— А двадцать лет тому назад, — продолжает Сурен, — Гагарина ждали страшные перегрузки. Теперь их не будет. Немножко научились бороться с ускорением… Мы легко, как в самолете, оторвемся от Земли. Правда, потом будет тяжелее… — Сурен задумывается. Он говорит с легким акцентом и всегда медленно, как бы подбирая слова. — Набрать пять тысяч километров в секунду без перегрузок трудно, хотя стабилизаторы любое равномерно-ускоренное движение превращают в привычное ощущение земного тяготения.
Яркий след очередной ракеты прочертил небо… Он гаснет, растворяясь среди звезд.
Тишина. Живицей пахнет свежая хвоя.
Девушка в белом неслышно приходит из темноты:
— Спокойной ночи, дорогие товарищи! Пора!
ПАВЛИЙ ЗОРЬ И ЕГО ДОЧЬ
1
Среди множества звезд в темном небе мерцал чуть заметный Анлорес. С именем этой звезды связана самая трагическая, а может быть, и самая прекрасная легенда древности.

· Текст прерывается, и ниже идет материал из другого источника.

$ cat config.mk
export PLATFORM = sky130hd
export DESIGN_NAME = register_file
export DESIGN_NICKNAME = d
export VERILOG_FILES = /design/src/rtl/register_file.sv
export SDC_FILE = /design/constraint.sdc
export NUM_CORES = 1
export LEC_CHECK = 0
export BUFFER_PORTS_ARGS = -buffer_cell sky130_fd_sc_hd__buf_2
export CORE_ASPECT_RATIO = 1.1
export CORE_MARGIN = 5
export CORE_UTILIZATION = 50
export DETAILED_ROUTE_END_ITERATION = 10
export PLACE_DENSITY_LB_ADDON = 0.12
export SETUP_SLACK_MARGIN = 0.3
export SLEW_MARGIN = 30
export SYNTH_ARGS = -nofsm -noshare
export SYNTH_HDL_FRONTEND = slang
export SYNTH_SLANG_ARGS = --single-unit
$ cat constraint.sdc
create_clock -name clk -period 1.1 [get_ports clk]
set_clock_uncertainty 0.05 [all_clocks]
set_input_delay 0.055 -clock clk [delete_from_list [all_inputs] [get_ports clk]]
set_output_delay 0.055 -clock clk [all_outputs]
set_load 0.005 [all_outputs]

«Легенда? Легенда не оставляет после себя строгих цифр, научных наблюдений и новых законов. А это — целая эпоха в науке», — так думал Павлий Зорь, главный руководитель астрономических работ мира, ученик гениального Доса Дина — того, который вплотную подошел к миру отрицательных энергий.
«Но это и легенда… Потому что люди ее остались навсегда сказочно-живыми. Пылинки жизни, брошенные в Космос, несущиеся неведомо куда…»
Павлий Зорь сидел в Паласе Наблюдений на берегу южного моря.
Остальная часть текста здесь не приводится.